The San Bernardino County Fire Department said it received multiple reports of damage as well from northwest communities.
“Homes shifted, foundation cracks, retaining walls down,” the department said. “One injury (minor) with firefighters treating patient.”
While there are no reports of major gas leaks or fatalities, there have been a lot of ambulance calls and medical aid calls, Kern County Fire Department Chief David Witt said.
In Los Angeles, about 150 miles away from Ridgecrest, residents felt the earth shake, but there were no reports of serious damage, Mayor Eric Garcetti said.
There were some wires down and localized power outages, the Los Angeles County Fire Department said. It said there was no major infrastructure damage, and no deaths and serious injuries were reported.

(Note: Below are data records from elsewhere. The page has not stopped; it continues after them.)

<file path="src/keypad_wake_consts.svh">
// register offsets, field positions and reset values of the keypad wake unit
`ifndef KEYPAD_WAKE_CONSTS_SVH
`define KEYPAD_WAKE_CONSTS_SVH

// printed offsets are register indexes; byte address is four times the index
`define KPD_STATUS_CONTROL_IDX 8'h1A
`define KPD_PIN_ENABLE_IDX     8'h1B
`define KPD_ADDR_W             10
`define KPD_STATUS_CONTROL_ADR 10'h068
`define KPD_PIN_ENABLE_ADR     10'h06C

`define KPD_PENDING_BIT        3
`define KPD_ACK_BIT            2
`define KPD_MASK_BIT           1
`define KPD_MODE_BIT           0

`define KPD_STATUS_CONTROL_RST 8'h00
`define KPD_PIN_ENABLE_RST     8'h00

`define KPD_VECTOR_HI          16'hFFE0
`define KPD_VECTOR_LO          16'hFFE1

`endif

</file>
<file path="src/keypad_wake_pkg.sv">
// types shared by the keypad wake unit
package keypad_wake_pkg;

    typedef struct packed {
        logic [9:0]  adr;
        logic [31:0] dat;
        logic [3:0]  sel;
        logic        we;
        logic        cyc;
        logic        stb;
    } wb_req_type;

    typedef struct packed {
        logic [31:0] dat;
        logic        ack;
    } wb_rsp_type;

    typedef struct packed {
        logic       vector_fetch;
        logic       in_break;
        logic       break_clear_enable;
        logic       low_power;
    } cpu_ctrl_type;

    typedef enum logic [1:0] {
        REQ_IDLE    = 2'b00,
        REQ_LATCHED = 2'b01,
        REQ_ACKED   = 2'b10
    } req_state_type;

endpackage

</file>
<file path="src/keypad_pin_sync.sv">
// two-stage synchronizer for the port a pins
`timescale 1ns/1ns
`default_nettype none

module keypad_pin_sync #(
    parameter int WIDTH = 8
) (
    input  wire logic             clk_i,
    input  wire logic             rst_i,
    input  wire logic             ce_i,
    input  wire logic [WIDTH-1:0] async_i,
    output logic      [WIDTH-1:0] sync_o
);

    logic [WIDTH-1:0] meta_q;
    logic [WIDTH-1:0] sync_q;

    // reset to high: pins idle high under pullups
    always_ff @(posedge clk_i) begin
        if (rst_i) begin
            meta_q <= {WIDTH{1'b1}};
            sync_q <= {WIDTH{1'b1}};
        end else if (ce_i) begin
            meta_q <= async_i;
            sync_q <= meta_q;
        end
    end

    assign sync_o = sync_q;

endmodule

`default_nettype wire

</file>
<file path="src/keypad_wake_unit.sv">
// keypad wake unit: eight port a pins into one shared interrupt request
//
// Summary of operation
// eight pin inputs, each with own enable
// enable bit turns on pin pullup
// request when enabled pins fall from all-high
// edge mode: no request if another low
// level mode: request held while any low
// level mode: clear needs ack and all high
// vector fetch acknowledge clears the request
// writing one to ack bit clears request
// new falling edge after ack relatches
// unmasked request goes to cpu, vector FFE0
// edge mode: ack clears request immediately
// reset clears request and mode bit
// pending flag ignores the mask bit
// enable forces pin to input direction
// software: mask, enable, ack, unmask
// software: level mode delays ack after enable
// software: drive pins high before enabling
// stays active, unmasked request leaves wait
// stays active, unmasked request leaves stop
// in break, ack write ignored unless enabled
// ack bit always reads zero
// pins synchronised by two flip-flops
//
// The Wishbone register port was decided locally.
`include "keypad_wake_consts.svh"
`timescale 1ns/1ns
`default_nettype none

module keypad_wake_unit #(
    parameter int PINS = 8
) (
    input  wire logic                         clk_i,
    input  wire logic                         rst_i,
    input  wire logic                         ce_i,
    input  wire keypad_wake_pkg::wb_req_type  wb_req_i,
    output keypad_wake_pkg::wb_rsp_type       wb_rsp_o,
    input  wire keypad_wake_pkg::cpu_ctrl_type cpu_ctrl_i,
    input  wire logic [PINS-1:0]              port_a_pins_i,
    input  wire logic [PINS-1:0]              port_a_direction_i,
    output logic      [PINS-1:0]              port_a_direction_eff_o,
    output logic      [PINS-1:0]              pullup_enable_o,
    output logic                              irq_request_o,
    output logic                              wake_o
);

    ////////////////////////////////////////////////////////////////////////
    // registers

    logic [PINS-1:0] pin_irq_enables_q;
    logic            request_mask_q;
    logic            level_sense_select_q;
    logic            ack_q;
    logic [31:0]     rdat_q;
    logic [PINS-1:0] pins_sync;
    logic            all_high_q;
    logic            request_q;
    keypad_wake_pkg::req_state_type state_q;
    keypad_wake_pkg::req_state_type state_d;

    function automatic logic hit(input logic [9:0] adr, input logic [9:0] ref_adr);
        hit = (adr[9:2] == ref_adr[9:2]);
    endfunction

    logic bus_go;
    logic wr_sc;
    logic wr_en;
    assign bus_go = wb_req_i.cyc && wb_req_i.stb && !ack_q;
    assign wr_sc  = bus_go && wb_req_i.we && wb_req_i.sel[0]
                    && hit(wb_req_i.adr, `KPD_STATUS_CONTROL_ADR);
    assign wr_en  = bus_go && wb_req_i.we && wb_req_i.sel[0]
                    && hit(wb_req_i.adr, `KPD_PIN_ENABLE_ADR);

    ////////////////////////////////////////////////////////////////////////
    // wishbone slave: one registered ack, one wait state, unmapped reads zero

    always_ff @(posedge clk_i) begin
        if (rst_i) begin
            ack_q <= 1'b0;
        end else if (ce_i) begin
            ack_q <= bus_go;
        end
    end

    always_ff @(posedge clk_i) begin
        if (rst_i) begin
            rdat_q <= 32'h00000000;
        end else if (ce_i && bus_go) begin
            rdat_q <= 32'h00000000;
            if (hit(wb_req_i.adr, `KPD_STATUS_CONTROL_ADR)) begin
                // pending flag independent of mask
                rdat_q[`KPD_PENDING_BIT] <= request_q;
                // ack bit reads zero
                rdat_q[`KPD_ACK_BIT]     <= 1'b0;
                rdat_q[`KPD_MASK_BIT]    <= request_mask_q;
                rdat_q[`KPD_MODE_BIT]    <= level_sense_select_q;
            end else if (hit(wb_req_i.adr, `KPD_PIN_ENABLE_ADR)) begin
                rdat_q[PINS-1:0] <= pin_irq_enables_q;
            end
        end
    end

    assign wb_rsp_o.ack = ack_q;
    assign wb_rsp_o.dat = rdat_q;

    ////////////////////////////////////////////////////////////////////////
    // control register and enables

    always_ff @(posedge clk_i) begin
        // reset clears mode bit
        if (rst_i) begin
            request_mask_q       <= 1'b0;
            level_sense_select_q <= 1'b0;
        end else if (ce_i && wr_sc) begin
            request_mask_q       <= wb_req_i.dat[`KPD_MASK_BIT];
            level_sense_select_q <= wb_req_i.dat[`KPD_MODE_BIT];
        end
    end

    // per-pin enable register
    always_ff @(posedge clk_i) begin
        if (rst_i) begin
            pin_irq_enables_q <= `KPD_PIN_ENABLE_RST;
        end else if (ce_i && wr_en) begin
            pin_irq_enables_q <= wb_req_i.dat[PINS-1:0];
        end
    end

    // pullup follows enable
    assign pullup_enable_o = pin_irq_enables_q;

    // enable forces input direction
    genvar g;
    generate
        for (g = 0; g < PINS; g++) begin : g_dir
            assign port_a_direction_eff_o[g] = port_a_direction_i[g] && !pin_irq_enables_q[g];
        end
    endgenerate

    ////////////////////////////////////////////////////////////////////////
    // pin sampling and request latch

    // two-flop synchroniser
    keypad_pin_sync #(
        .WIDTH (PINS)
    ) u_sync (
        .clk_i   (clk_i),
        .rst_i   (rst_i),
        .ce_i    (ce_i),
        .async_i (port_a_pins_i),
        .sync_o  (pins_sync)
    );

    logic any_low;
    logic fall;
    logic ack_evt;
    // disabled pins ignored
    assign any_low = |(~pins_sync & pin_irq_enables_q);
    // edge only from all-high state
    assign fall    = any_low && all_high_q;
    // vector fetch or permitted write
    assign ack_evt = cpu_ctrl_i.vector_fetch
                     || (wr_sc && wb_req_i.dat[`KPD_ACK_BIT]
                         && (!cpu_ctrl_i.in_break || cpu_ctrl_i.break_clear_enable));

    always_ff @(posedge clk_i) begin
        if (rst_i) begin
            all_high_q <= 1'b1;
        end else if (ce_i) begin
            all_high_q <= !any_low;
        end
    end

    always_comb begin
        state_d = state_q;
        unique case (state_q)
            keypad_wake_pkg::REQ_IDLE: begin
                if (fall) begin
                    state_d = keypad_wake_pkg::REQ_LATCHED;
                end
            end
            keypad_wake_pkg::REQ_LATCHED: begin
                if (ack_evt) begin
                    // edge mode clears at once
                    if (!level_sense_select_q || !any_low) begin
                        state_d = keypad_wake_pkg::REQ_IDLE;
                    end else begin
                        state_d = keypad_wake_pkg::REQ_ACKED;
                    end
                end
            end
            keypad_wake_pkg::REQ_ACKED: begin
                // release once all pins high
                if (!any_low || !level_sense_select_q) begin
                    state_d = keypad_wake_pkg::REQ_IDLE;
                end
            end
            default: begin
                state_d = keypad_wake_pkg::REQ_IDLE;
            end
        endcase
        // new edge after ack relatches, set wins
        if (fall) begin
            state_d = keypad_wake_pkg::REQ_LATCHED;
        end
    end

    // reset drops the request
    always_ff @(posedge clk_i) begin
        if (rst_i) begin
            state_q <= keypad_wake_pkg::REQ_IDLE;
        end else if (ce_i) begin
            state_q <= state_d;
        end
    end

    // level mode holds while any pin low
    always_ff @(posedge clk_i) begin
        if (rst_i) begin
            request_q <= 1'b0;
        end else if (ce_i) begin
            request_q <= (state_d != keypad_wake_pkg::REQ_IDLE);
        end
    end

    // unmasked request to cpu
    assign irq_request_o = request_q && !request_mask_q;
    // wake from wait or stop
    assign wake_o        = irq_request_o && cpu_ctrl_i.low_power;

endmodule

`default_nettype wire

</file>
<file path="config.mk">
export PLATFORM = sky130hd
export DESIGN_NAME = keypad_wake_unit
export DESIGN_NICKNAME = d
export VERILOG_FILES = /design/src/keypad_wake_pkg.sv /design/src/keypad_pin_sync.sv /design/src/keypad_wake_unit.sv
export VERILOG_INCLUDE_DIRS = /design/src
export SDC_FILE = /design/constraint.sdc
export NUM_CORES = 1
export LEC_CHECK = 0
export BUFFER_PORTS_ARGS = -buffer_cell sky130_fd_sc_hd__clkbuf_2
export CAP_MARGIN = 10
export CORE_ASPECT_RATIO = 0.8
export CORE_MARGIN = 2
export CORE_UTILIZATION = 42
export CTS_BUF_LIST = sky130_fd_sc_hd__clkbuf_16
export CTS_CLUSTER_DIAMETER = 100
export DETAILED_ROUTE_END_ITERATION = 8
export HOLD_SLACK_MARGIN = 0.15
export PLACE_DENSITY = 0.9
export SLEW_MARGIN = 40
export SYNTH_ARGS = -nofsm -noshare
export SYNTH_HDL_FRONTEND = slang
export SYNTH_SLANG_ARGS = --single-unit
</file>
<file path="constraint.sdc">
create_clock -name clk_i -period 2 [get_ports clk_i]
set_input_delay 0 -clock clk_i [delete_from_list [all_inputs] [get_ports clk_i]]
set_output_delay 0 -clock clk_i [all_outputs]
set_load 0.05 [all_outputs]
</file>
# Word level (Yosys, flattened, before mapping)
# Index checks and enable logic that the tools add are counted.
[totals]
mem_bits_rw = 0
elab_cells = 65
latch_bits = 0
register_bits = 39
memories = 0
mem_bits_ro = 0
in_bits = 72
output_inout_bits = 51
[op_classes]
multipliers = 0
magnitude_cmp = 0
eq_ne = 4
add_sub_neg = 0
div_mod_pow = 0
muxes = 8
n_bitwise = 2
shift = 0
n_reduce_logical = 41
[ops]
columns = ["op", "count"]
rows = [
  ["$logic_and A1 B1 Y1", 22],
  ["$eq A8 B5 Y1 const B", 2],
  ["$logic_not A1 Y1", 13],
  ["$and A8 B8 Y8", 1],
  ["$mux W2", 4],
  ["$mux W4", 2],
  ["$mux W8", 1],
  ["$not A8 Y8", 1],
  ["$reduce_or A8 Y1", 1],
  ["$pmux W2 S3", 1],
  ["$logic_or A1 B1 Y1", 3],
  ["$eq A2 B1 Y1 const B", 1],
  ["$eq A2 B2 Y1 const B", 1],
  ["$logic_not A2 Y1", 1],
  ["$reduce_bool A2 Y1", 1],
]

# Depth between registers and ports, before layout
# Gate-level depths: netlist of the first run.
[depth]
ltp_word = 12
ltp_mapped = 5
ltp_nobuf = 5

# Modules after synthesis
# From an unflattened synthesis of the first run, not the netlist that was laid out.
[unflattened]
cells_unflattened = 202
area_unflattened_um2 = 1864.3
[modules_own_cells]
columns = ["mod", "n_inst", "seq_area_each_um2", "area_per_inst_um2", "cells_each"]
rows = [
  ["keypad_wake_unit", 1, 460.4, 1263.7, 149],
  ["keypad_pin_sync", 1, 320.3, 600.6, 53],
]

# Worst setup path before layout of the first run
# OpenSTA, ideal clock, no wires.
[synth_timing]
kind = "flip-flop to output port"
startpoint = "register request_q"
endpoint = "output wake_o"
setup_slack_ps = 398
arrival_ps = 1602
path_buffers = 0
path_stages_with_launch = 3
t_required_ps = 2000
cell_sequence = "dfxtp_1 > nor2b_1 > and2_1"
[synth_via]
elab_chain_cells = 2
[synth_lines]
columns = ["item", "line", "text"]
rows = [
  ["from (decl)", "keypad_wake_unit.sv:59", "logic request_q;"],
  ["from (signal assigned)", "keypad_wake_unit.sv:224", "request_q <= (state_d != keypad_wake_pkg::REQ_IDLE);"],
  ["$logic_and A1 B1 Y1", "keypad_wake_unit.sv:229", "assign irq_request_o = request_q && !request_mask_q;"],
  ["via irq_request_o", "keypad_wake_unit.sv:45", "output logic irq_request_o,"],
  ["$logic_and A1 B1 Y1", "keypad_wake_unit.sv:231", "assign wake_o = irq_request_o && cpu_ctrl_i.low_power;"],
  ["to (decl)", "keypad_wake_unit.sv:46", "output logic wake_o"],
]
# The timed path passes the listed nets, and every way through them passes these cells.

# Worst setup path after layout of the first run
[layout_timing]
startpoint = "register ack_q"
endpoint = "register request_mask_q"
[layout_via]
elab_chain_cells = 6
[layout_lines]
columns = ["item", "line", "text"]
rows = [
  ["from (decl)", "keypad_wake_unit.sv:55", "logic ack_q;"],
  ["from (signal assigned)", "keypad_wake_unit.sv:83", "ack_q <= bus_go;"],
  ["$logic_not A1 Y1", "keypad_wake_unit.sv:70", "assign bus_go = wb_req_i.cyc && wb_req_i.stb && !ack_q;"],
  ["$logic_and A1 B1 Y1", "keypad_wake_unit.sv:70", ""],
  ["$logic_and A1 B1 Y1 (3 in a row)", "keypad_wake_unit.sv:71", "assign wr_sc = bus_go && wb_req_i.we && wb_req_i.sel[0]"],
  ["$logic_and A1 B1 Y1", "keypad_wake_unit.sv:116", "end else if (ce_i && wr_sc) begin"],
  ["to (signal assigned)", "keypad_wake_unit.sv:117", "request_mask_q <= wb_req_i.dat[`KPD_MASK_BIT];"],
  ["to (decl)", "keypad_wake_unit.sv:53", "logic request_mask_q;"],
]
# No other way between the ends.
# A chain may end at the register's enable or synchronous reset.

==> impl_summary.log, run 1 <==
INFO  metric dieWidth = 78.8 microns
INFO  metric critical_path.n_buffers_inverters = 1
INFO  metric grt_pass1_wl = 6.91 mm
INFO  metric timing.max_slew.rel_slack = slightly below 50%
INFO  metric least_setup_slack_across_all_paths_after_layout = 0.380 ns
INFO  metric drive_gt1_share = 30.3%
INFO  metric crit_type = reg2reg
INFO  metric vias_in_the_first_global_route = 1566
INFO  metric sequential_fraction_of_the_synthesis_area = 41.5%
INFO  metric cts_max_level = 2
INFO  metric setup.worst_path.start = ack_q
INFO  metric dieArea = 5030 sq um
INFO  metric worst_hold_path_type = in2reg
INFO  metric summed_negative_setup_slack_over_all_endpoints = 0 ns
INFO  metric setup.reg_to_reg.worst_slack = 0.38 ns
INFO  metric drt-initial-drc-count = 55
INFO  metric ys_seq_elements = 39
INFO  metric placement_rows = 21
INFO  metric synth_cells = 201
INFO  metric finalHoldViolCount = 0
INFO  metric switching_share = 27.0%
INFO  metric total_switching_power = 0.000497 W
INFO  metric cell_internal_pwr = 0.00135 W
INFO  metric clockPowerShare = 40.1%
INFO  metric cts-buffers-inserted = 5
INFO  metric cts_tree = built
INFO  metric remaining_drc_errors = 0
INFO  metric max-vdd-ir-drop = a little over 0.5 mV
INFO  metric numClockSinks = 39
INFO  metric postSynth.asyncResetShare = 0%
INFO  metric post_cts.repair.setup_buffers = 0
INFO  metric die_h = 63.9 microns
INFO  metric synth_top_flop_cell = sky130_fd_sc_hd__dfxtp_1
INFO  metric min_period = 1.62 ns
INFO  metric ioPinCount = 123
INFO  metric holdBufCountCts = 18
INFO  metric postLayoutCoreUtil = 59.5%
INFO  metric post_cts.resized_instances = 0
INFO  metric clkSlewWorstSetupHoldPaths = 0.06 ns
INFO  metric crit_chain = nand4b_2 -> buf_4 -> and3b_1 -> nand2_1 -> mux2i_1 -> nor2_1
INFO  metric areaGrowthSynthToFinish = 33.9%
INFO  metric hold_path_startpoint = wb_req_i[41]
INFO  metric p_seq_share = 44.0%
INFO  metric yosys_warnings = 0
INFO  metric rd_place_congestion = roughly 0.77
INFO  metric layout.cells.most_common_list = 69 x sky130_fd_sc_hd__clkbuf_2, 39 x sky130_fd_sc_hd__dfxtp_1, 26 x sky130_fd_sc_hd__nor2b_1
INFO  metric layout.nets = 361
INFO  metric clk_path_buf_depth = 2
INFO  metric crit_required = around 2.1 ns
INFO  metric grt_overflow_total = 0
INFO  metric drv_cap = 0
INFO  metric route.vias.total = between 1500 and 2000
INFO  metric syn_area = 1880 sq um
INFO  metric post_detailed_route_count_of_antenna_violating_nets = 0
INFO  metric grt_antenna_before_repair = 0
INFO  metric critPathArrivalTime = 1.76 ns
INFO  metric initial_core_util = around 44%
INFO  metric fin_skew = 0.00556 ns
INFO  metric power_frac_comb = 16.0%
INFO  metric cpLargestDelayFamily = simple AND/OR/NAND/NOR gates
INFO  metric core-area = ~4200 sq um
INFO  metric grt_max_degree = 42
INFO  metric post_synth_num_cell_types = 30
INFO  metric quantity_of_i_o_buffers_inserted_on_ports = 69
INFO  metric layout.filler_cells = 389
INFO  metric design_area = between 2000 and 3000 sq um
INFO  metric layout.cells.most_common = sky130_fd_sc_hd__clkbuf_2
INFO  metric run_status = completed
INFO  metric vias_per_cell = ~4.8
INFO  metric slowest_delay = 0.32 ns
INFO  metric wirelength = 4.31 mm
INFO  metric setup.worst_path.end_class = register
INFO  metric number_of_enable_type_register_cells_in_the_synthesized_netlist = 0
INFO  metric dpl_cell_area = between 2000 and 2500 sq um
INFO  metric globalRouteTotalUtil = 17.8%
INFO  metric grt_setup_unrepaired = no
INFO  metric worst_path_max_delay_cell = sky130_fd_sc_hd__dfxtp_1
INFO  metric timing.fmax = around 620 MHz
INFO  metric drt-wirelength-per-cell = 12.4 microns
INFO  metric clk_root_buffer_cell = sky130_fd_sc_hd__clkbuf_16
INFO  metric average_instance_area_after_synthesis = 9.36 sq um
INFO  metric worst-path-max-fanout = 10
INFO  metric setup-violations-final = 0
INFO  metric tightest_slew = approximately 0.76 ns
INFO  metric slew_viol_final = 0
INFO  metric first_pass_iters = 4
INFO  metric dp_hpwl = a little under 3 mm
INFO  metric period_share = between 80% and 90%
INFO  metric critical_path.reg2reg.startpoint = ack_q
INFO  metric pwr_density_cell = 733 nW/um^2
INFO  metric critical_path.startpoint_type = register
INFO  metric insertion_delay = 0.28 ns
INFO  metric insertedDiodeCount = 0
INFO  metric power_leakage = roughly 1.2 nW
INFO  metric dpl_worst_slack = 0.361 ns
registers in the layout, indices dropped and copies added, names as in the netlist:
signal,count
pullup_enable_o,8
request_q,1
request_mask_q,1
u_sync.sync_o,8
all_high_q,1
state_q,2
level_sense_select_q,1
u_sync.meta_q,8
ack_q,1
rdat_q,8
cell usage after synthesis (3+ instances only):
| cell type | number | area share, % |
|---|---|---|
| sky130_fd_sc_hd__nand2b_1 | 7 | 2.3 |
| sky130_fd_sc_hd__a21oi_1 | 4 | 1.1 |
| sky130_fd_sc_hd__a22oi_1 | 8 | 3.2 |
| sky130_fd_sc_hd__nor2_1 | 19 | 3.8 |
| sky130_fd_sc_hd__dfxtp_1 | 39 | 42 |
| sky130_fd_sc_hd__o2111ai_1 | 3 | 1.4 |
| sky130_fd_sc_hd__mux2i_1 | 11 | 5.9 |
| sky130_fd_sc_hd__clkbuf_1 | 9 | 1.8 |
| sky130_fd_sc_hd__buf_4 | 25 | 10 |
| sky130_fd_sc_hd__a211o_1 | 16 | 7.5 |
| sky130_fd_sc_hd__mux2_2 | 3 | 1.8 |
| sky130_fd_sc_hd__nand2_1 | 3 | 0.60 |
| sky130_fd_sc_hd__nor2b_1 | 26 | 8.6 |
| sky130_fd_sc_hd__and3b_1 | 3 | 1.4 |
| sky130_fd_sc_hd__inv_1 | 8 | 1.6 |
power groups by stage:
stage	sequential (W)	combinational (W)	clock, W
after floorplan	0.000824	0.000242	0
after global placement	0.000827	0.000262	0
after detailed placement	0.000827	0.000265	0
after CTS	0.000811	0.000292	0.000758
after global routing	0.000812	0.000315	0.000796
final	0.000811	0.000294	0.000739
final cells by class:
class / count / area (sq um) / area share (%)
multi-input combinational: 143 / 935 / 37.1
clock buffer: 5 / 125 / 4.97
tap: 57 / 71.3 / 2.83
inverter: 8 / 30.0 / 1.19
clock inverter: 3 / 12.5 / 0.497
timing repair buffer: 92 / 563 / 22.4
sequential: 39 / 781 / 31.0
per-layer routing:
metal  wire length (microns)  part of all wire, %  track usage (%)
met3                     419                  9.7             6.36
met1                    1780                   41             20.4
met4                     101                  2.3             7.97
met5                       0                    0                0
met2                    2010                   47             29.7
metrics by stage:
step,cells,power [W],hold slack (ns)
3_5_place_dp,321,0.00109,0.211
3_3_place_gp,321,0.00109,0.208
6_report,347,0.00184,0.191
4_1_cts,347,0.00186,0.188
2_1_floorplan,224,0.00107,0.122
5_1_grt,347,0.00192,0.206
worst reg2reg max path, stage by stage, from the launching register on:
cell and delay [ns]:
sky130_fd_sc_hd__dfxtp_1 0.32, sky130_fd_sc_hd__nand4b_2 0.26, sky130_fd_sc_hd__buf_4 0.22, sky130_fd_sc_hd__and3b_1 0.32, sky130_fd_sc_hd__nand2_1 0.14, sky130_fd_sc_hd__mux2i_1 0.16, sky130_fd_sc_hd__nor2_1 0.06
worst paths after layout:
check	endpoint	cells past startpoint
min reg2reg	u_sync.sync_o[1]	1
min	rdat_q[3]	4
max	request_mask_q	6
max reg2reg	request_mask_q	6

The shaking was felt as far away as Mexico and Las Vegas, according to the USGS.
The NBA Summer League game between the New Orleans Pelicans and the New York Knicks in Las Vegas was postponed Friday following reports of the quake. Scoreboards and speakers near the ceiling of the arena shook when the earthquake hit.
A CBS news presenter displayed remarkable earthquake survival discipline as she was broadcasting live during a quake in Los Angeles, ducking under the desk with cameras rolling.
“We’re experiencing very strong shaking… I think we need to get under the desk,” CBS Los Angeles newscaster Sara Donchey said, clinging to her co-host as he cued up a commercial. Not waiting for the on-air light to go off, she slid out of her chair and under the desk.
CalTech seismologist Lucy Jones said Friday both earthquakes are part of an ongoing sequence, of a “very energetic system.”
The latest 7.1-magnitude earthquake was the mainshock, while Thursday’s 6.4-magnitude quake was a foreshock, according to Jones.
In addition to being bigger, Miller said it released more than 11 times the amount of energy than the 6.4 one.